Neeraja
Neeraja

Reputation: 98

What part of OOP are constructors?

Do parameterised constructors fall under encapsulation or abstraction, or something else entirely as a part of object-oriented programming?

Upvotes: 2

Views: 315

Answers (2)

jaco0646
jaco0646

Reputation: 17066

While StephenC is technically correct that constructors are an abstraction of object initialization, I don't think that answer is particularly helpful in the context of OOP. After all, we could state that all software beyond binary ones and zeroes is an abstraction of other software.

In the context of OOP, we typically consider abstraction as the opposite of concretion: interface versus implementation. From that perspective, constructors are most certainly a concretion.
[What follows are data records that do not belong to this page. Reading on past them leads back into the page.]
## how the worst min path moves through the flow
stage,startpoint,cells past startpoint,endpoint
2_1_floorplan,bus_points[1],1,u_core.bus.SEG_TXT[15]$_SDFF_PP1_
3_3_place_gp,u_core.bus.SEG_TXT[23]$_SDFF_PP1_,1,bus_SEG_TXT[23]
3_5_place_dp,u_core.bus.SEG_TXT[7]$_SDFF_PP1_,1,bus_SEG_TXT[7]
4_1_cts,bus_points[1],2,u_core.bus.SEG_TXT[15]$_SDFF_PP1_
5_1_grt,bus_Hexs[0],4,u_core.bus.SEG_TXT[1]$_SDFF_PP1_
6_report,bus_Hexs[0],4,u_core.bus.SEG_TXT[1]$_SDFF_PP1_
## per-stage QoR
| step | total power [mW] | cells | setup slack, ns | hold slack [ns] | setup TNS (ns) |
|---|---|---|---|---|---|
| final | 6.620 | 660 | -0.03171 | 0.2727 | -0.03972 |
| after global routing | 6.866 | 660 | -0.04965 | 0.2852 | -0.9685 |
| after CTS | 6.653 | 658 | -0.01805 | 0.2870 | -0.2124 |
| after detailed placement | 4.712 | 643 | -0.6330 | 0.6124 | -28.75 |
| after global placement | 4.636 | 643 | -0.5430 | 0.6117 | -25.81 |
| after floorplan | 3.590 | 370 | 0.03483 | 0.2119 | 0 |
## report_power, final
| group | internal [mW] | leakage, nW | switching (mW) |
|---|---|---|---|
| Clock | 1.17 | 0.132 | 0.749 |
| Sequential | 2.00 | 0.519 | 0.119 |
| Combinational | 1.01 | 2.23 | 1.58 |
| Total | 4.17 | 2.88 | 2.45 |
**config.mk**
```make
export PLATFORM = sky130hd
export DESIGN_NAME = iiitb_imem_loader
export DESIGN_NICKNAME = d
export VERILOG_FILES = /design/src/rtl/iiitb_imem_loader.sv
export SDC_FILE = /design/constraint.sdc
export NUM_CORES = 1
export LEC_CHECK = 0
export BUFFER_PORTS_ARGS = -buffer_cell sky130_fd_sc_hd__buf_2
export CORE_UTILIZATION = 61
export DETAILED_ROUTE_END_ITERATION = 12
export PLACE_DENSITY = 0.83
export SYNTH_ARGS = -nofsm -noshare
export SYNTH_HDL_FRONTEND = slang
export SYNTH_SLANG_ARGS = --single-unit
```
**constraint.sdc**
```tcl
create_clock -name clk -period 4.4 [get_ports clk]
set_input_delay 0.88 -clock clk [delete_from_list [all_inputs] [get_ports clk]]
set_output_delay 0.88 -clock clk [all_outputs]
set_load 0.005 [all_outputs]
```
**src/rtl/iiitb_imem_loader.sv**
```systemverilog
// Framed byte-stream loader: SYNC_BYTE, COUNT, COUNT*4 little-endian payload bytes, then an
// optional XOR checksum byte (enabled by defining LOADER_CSUM_EN); holds the core until loaded.
module iiitb_imem_loader #(
    parameter int          ADDR_W    = 5,
    parameter logic [7:0]  SYNC_BYTE = 8'hA5
) (
    input  logic              clk,
    input  logic              RN,
    input  logic [7:0]        rx_data,
    input  logic              rx_valid,
    output logic              rx_ready,
    output logic              imem_we,
    output logic [ADDR_W-1:0] imem_addr,
    output logic [31:0]       imem_wdata,
    output logic              core_hold,
    output logic              done,
    output logic              err
);

    localparam int CAPACITY = 1 << ADDR_W;

    typedef enum logic [2:0] {
        S_IDLE,
        S_COUNT,
        S_DATA,
        S_WRITE,
`ifdef LOADER_CSUM_EN
        S_CSUM,
`endif
        S_DONE,
        S_ERROR
    } state_t;

    state_t            state_q, state_d;
    logic [7:0]        n_q, n_d;
    logic [7:0]        word_cnt_q, word_cnt_d;
    logic [1:0]        byte_cnt_q, byte_cnt_d;
    logic [23:0]       word_q, word_d;
    logic              rx_ready_d, imem_we_d, core_hold_d, done_d, err_d;
    logic [ADDR_W-1:0] imem_addr_d;
    logic [31:0]       imem_wdata_d;
    logic              accept;
`ifdef LOADER_CSUM_EN
    logic [7:0]        csum_q, csum_d;
`endif

    assign accept = rx_valid & rx_ready;

    always_comb begin
        // NOTE: every combinational output gets a default first, so no path can infer a latch.
        state_d      = state_q;
        n_d          = n_q;
        word_cnt_d   = word_cnt_q;
        byte_cnt_d   = byte_cnt_q;
        word_d       = word_q;
        rx_ready_d   = 1'b1;
        imem_we_d    = 1'b0;
        imem_addr_d  = imem_addr;
        imem_wdata_d = imem_wdata;
        core_hold_d  = core_hold;
        done_d       = done;
        err_d        = err;
`ifdef LOADER_CSUM_EN
        csum_d       = csum_q;
`endif

        case (state_q)
            S_IDLE, S_DONE, S_ERROR: begin
                if (accept && rx_data == SYNC_BYTE) begin
                    state_d     = S_COUNT;
                    core_hold_d = 1'b1;
                    done_d      = 1'b0;
                    err_d       = 1'b0;
                    imem_addr_d = '0;
                    word_cnt_d  = '0;
                    byte_cnt_d  = '0;
`ifdef LOADER_CSUM_EN
                    csum_d      = '0;
`endif
                end
            end

            S_COUNT: begin
                if (accept) begin
                    n_d = rx_data;
                    if ({24'd0, rx_data} > 32'(CAPACITY)) begin
                        state_d = S_ERROR;
                        err_d   = 1'b1;
                    end else if (rx_data == 8'd0) begin
`ifdef LOADER_CSUM_EN
                        state_d     = S_CSUM;
`else
                        state_d     = S_DONE;
                        done_d      = 1'b1;
                        core_hold_d = 1'b0;
`endif
                    end else begin
                        state_d = S_DATA;
                    end
                end
            end

            S_DATA: begin
                if (accept) begin
                    word_d     = {rx_data, word_q[23:8]};
                    byte_cnt_d = byte_cnt_q + 2'd1;
`ifdef LOADER_CSUM_EN
                    csum_d     = csum_q ^ rx_data;
`endif
                    // Fourth byte completes the word: strobe it out and pause the stream.
                    if (byte_cnt_q == 2'd3) begin
                        imem_we_d    = 1'b1;
                        imem_wdata_d = {rx_data, word_q};
                        rx_ready_d   = 1'b0;
                        state_d      = S_WRITE;
                    end
                end
            end

            S_WRITE: begin
                imem_addr_d = imem_addr + ADDR_W'(1);
                word_cnt_d  = word_cnt_q + 8'd1;
                if (word_cnt_q + 8'd1 == n_q) begin
`ifdef LOADER_CSUM_EN
                    state_d     = S_CSUM;
`else
                    state_d     = S_DONE;
                    done_d      = 1'b1;
                    core_hold_d = 1'b0;
`endif
                end else begin
                    state_d = S_DATA;
                end
            end

`ifdef LOADER_CSUM_EN
            S_CSUM: begin
                if (accept) begin
                    if (rx_data == csum_q) begin
                        state_d     = S_DONE;
                        done_d      = 1'b1;
                        core_hold_d = 1'b0;
                    end else begin
                        state_d = S_ERROR;
                        err_d   = 1'b1;
                    end
                end
            end
`endif

            default: state_d = S_IDLE;
        endcase
    end

    always_ff @(posedge clk or negedge RN) begin
        if (!RN) begin
            state_q    <= S_IDLE;
            n_q        <= '0;
            word_cnt_q <= '0;
            byte_cnt_q <= '0;
            word_q     <= '0;
            rx_ready   <= 1'b0;
            imem_we    <= 1'b0;
            imem_addr  <= '0;
            imem_wdata <= '0;
            core_hold  <= 1'b1;
            done       <= 1'b0;
            err        <= 1'b0;
`ifdef LOADER_CSUM_EN
            csum_q     <= '0;
`endif
        end else begin
            // NOTE: non-blocking assignments so every register samples pre-edge values.
            state_q    <= state_d;
            n_q        <= n_d;
            word_cnt_q <= word_cnt_d;
            byte_cnt_q <= byte_cnt_d;
            word_q     <= word_d;
            rx_ready   <= rx_ready_d;
            imem_we    <= imem_we_d;
            imem_addr  <= imem_addr_d;
            imem_wdata <= imem_wdata_d;
            core_hold  <= core_hold_d;
            done       <= done_d;
            err        <= err_d;
`ifdef LOADER_CSUM_EN
            csum_q     <= csum_d;
`endif
        end
    end

endmodule

```
==> flow_summary.json <==
{
  "post-route-min-period_ps": 2280,
  "switchingPower_mw": 0.769,
  "drt_iter0_markers": 187,
  "num_vias": 2800,
  "reg2reg_slack_ps": 2150,
  "cts_tree": "built",
  "area_growth_pct": 12.9,
  "dieHeight_um": 81.8,
  "cap_viol_max_count": 0,
  "synth_nets": 368,
  "dr.pass1.iters": 4,
  "cts_buffer_depth": 2,
  "seq_power_share": 0.503,
  "vdd_ir_drop_max_uv": 352,
  "critPathMaxFanout": 6,
  "synth_top_area_frac": 0.554,
  "cts_sinks": 87,
  "postPlaceCellArea_um2": 4170,
  "grt_pass1_wl_mm": 12.4,
  "rsz0062_at_grt": "no",
  "yosysSeqAreaShare": 0.561,
  "antenna_cells": 0,
  "worstSetupEndpointType": "register",
  "cts_buffers": 9,
  "p_int_mw": 1.52,
  "place.gp.congestion": 0.851,
  "critPathRequiredTime_ps": 4680,
  "period_share": 0.518,
  "drc_errors": 0,
  "grt_max_degree": 88,
  "synth_ff_type": "dfrtp_1",
  "synth-seq-cells": 87,
  "final_cell_mix": "nand2_1, dfrtp_1, buf_2",
  "finalHoldViolCount": 0,
  "synth_edf_count": 0,
  "finalSetupViolCount": 0,
  "hpwl_mm": 4.94,
  "rows": 28,
  "drive_above_1_share": 0.283,
  "final.hold.worst_slack_ps": 478,
  "post_synth_instance_area_um2": 3880,
  "drv_slew": 0,
  "antenna_found_initial": 0,
  "postCtsHoldBufs": 0,
  "timing.fmax_mhz": 439,
  "avgViaCountPerCell": 5.82,
  "nets": 415,
  "cts_setup_buffers": 0,
  "ctsResizeCount": 0,
  "gr-total-overflow": 0,
  "worst_slack_ps": 2120,
  "syn_inst": 354,
  "synthDistinctLibCells": 51,
  "dp_slack_ps": 1780,
  "worst_pin_slew_ps": 1070,
  "p_sw_frac": 0.336,
  "p_clk_frac": 0.255,
  "clk_pin_slew_ps": 90,
  "power.leakage_nw": 2.24,
  "h-tree-depth": 3,
  "wl_per_cell_um": 15.5,
  "core-area_um2": 6030,
  "instances_no_fill": 481,
  "root_buffer": "clkbuf_8",
  "fp.dieArea_um2": 6690,
  "hp-class": "register to register",
  "clkLatencyLatePin_ps": 350,
  "multi_input_area_um2": 1610,
  "status": "finished clean",
  "die_w_um": 81.8,
  "skew_ps": 12.7,
  "synth_top_area_cell": "dfrtp_1",
  "grt_use_total": 0.251,
  "combPwrFrac": 0.242,
  "fin_setup_tns_ps": 0,
  "synth_area_leaders": "dfrtp_1, mux2_2, nand2_1",
  "pin_count": 53,
  "final_common_cell": "nand2_1",
  "ys_warn_count": 0,
  "initial_core_util": 0.645,
  "grt_pass1_vias": 2684,
  "routed_wl_mm": 7.48,
  "startpoint_type": "primary input",
  "antenna_left": 0,
  "finalInstanceArea_um2": 4390,
  "syn_avg_cell_area_um2": 11.0,
  "async_flop_share": 1.00,
  "fillers": 426,
  "power_density_nw_per_um2": 521,
  "arrival_ps": 2560,
  "regArea_um2": 2180,
  "slew_headroom": 0.285,
  "placed_cells": 465,
  "critPathKind": "primary input to register",
  "portBuffers": 52
}
[power by group through the flow]
| stage | sequential [mW] | clock (mW) | combinational, mW |
|---|---|---|---|
| 6_report | 1.15 | 0.583 | 0.553 |
| 3_3_place_gp | 1.16 | 0 | 0.519 |
| 2_1_floorplan | 1.09 | 0 | 0.459 |
| 5_1_grt | 1.18 | 0.625 | 0.633 |
| 4_1_cts | 1.15 | 0.590 | 0.556 |
| 3_5_place_dp | 1.16 | 0 | 0.550 |
[kinds of logic after synthesis]
kind of cell / Yosys count / share of synthesized area
mux: 41 / 0.119
fa+ha+maj: 3 / 0.00966
compound gates: 47 / 0.0863
flops: 87 / 0.561
buf+inv: 22 / 0.0258
simple gates: 143 / 0.174
xor+xnor: 11 / 0.0248
[metrics by stage]
stage / power, mW / util
2_1_floorplan: 1.55 / -
6_report: 2.29 / 0.728
3_5_place_dp: 1.71 / 0.692
5_1_grt: 2.44 / 0.728
3_3_place_gp: 1.68 / 0.692
4_1_cts: 2.30 / 0.728
[worst max-delay path: stages]
cell and delay, ps:
buf_2 130, or3_1 520, o31ai_4 290, a31oi_2 180, a2111oi_1 410, a221o_1 160
[state kept, by name, summed over array words and instances (netlist names)]
signal and flops:
core_hold 1, rx_ready 1, byte_cnt_q 2, imem_addr 5, word_cnt_q 8, err 1, state_q 3, imem_wdata 32
done 1, n_q 8, word_q 24, imem_we 1
[path summary, 6_finish.rpt]
check | cells after the start | from | endpoint
max | 6 | rx_data[1] | state_q[2]
min | 2 | word_q[5] | word_q[5]
max reg2reg | 6 | word_cnt_q[0] | state_q[2]
min reg2reg | 2 | word_q[5] | word_q[5]
max in group asynchronous | 1 | RN | n_q[6]
min in group asynchronous | 1 | RN | imem_wdata[11]
[synthesized netlist by cell type (2+ instances only)]
cell	count
nand2_1	92
dfrtp_1	86
mux2_2	34
o21ai_0	16
nor2_1	14
buf_2	8
clkbuf_1	8
xor2_1	8
mux2_1	7
nand4_1	7
a21oi_1	6
nor3_1	5
inv_1	4
or3_1	4
a31oi_1	3
and3_1	3
ha_1	3
nand3_1	3
nor2b_1	3
o41ai_1	3
xnor2_1	3
a311oi_1	2
o21ai_1	2
o22ai_1	2
o31a_1	2
[layer usage]
| layer | track usage | up-vias | share of wire |
|---|---|---|---|
| li1 | - | 1329 | - |
| met1 | 0.337 | 1375 | 0.44 |
| met2 | 0.396 | 83 | 0.49 |
| met3 | 0.0500 | 13 | 0.052 |
| met4 | 0.111 | 0 | 0.021 |
| met5 | 0 | - | 0 |
[final cells by class]
| cell class | instances | share of cell area |
|---|---|---|
| sequential | 87 | 0.497 |
| multi-input combinational | 245 | 0.366 |
| timing repair buffer | 54 | 0.0633 |
| clock buffer | 11 | 0.0345 |
| tap | 75 | 0.0214 |
| clock inverter | 5 | 0.0143 |
| inverter | 4 | 0.00342 |
Note: power is estimated with default switching activity, not from simulation.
You cannot construct an abstraction.

Constructors and encapsulation are orthogonal. A constructor can be used to create a pure data structure whose internal implementation is public. There is no encapsulation in this case.

In class-based object-oriented programming, a constructor simply confirms that nothing comes from nothing.

Upvotes: 1

Stephen C
Stephen C

Reputation: 718778

First of all, Java constructors are what they are and do what they do, irrespective of how you categorize them.

My take is that constructors are clearly an example of abstraction in that they hide the algorithmic details of object initialization.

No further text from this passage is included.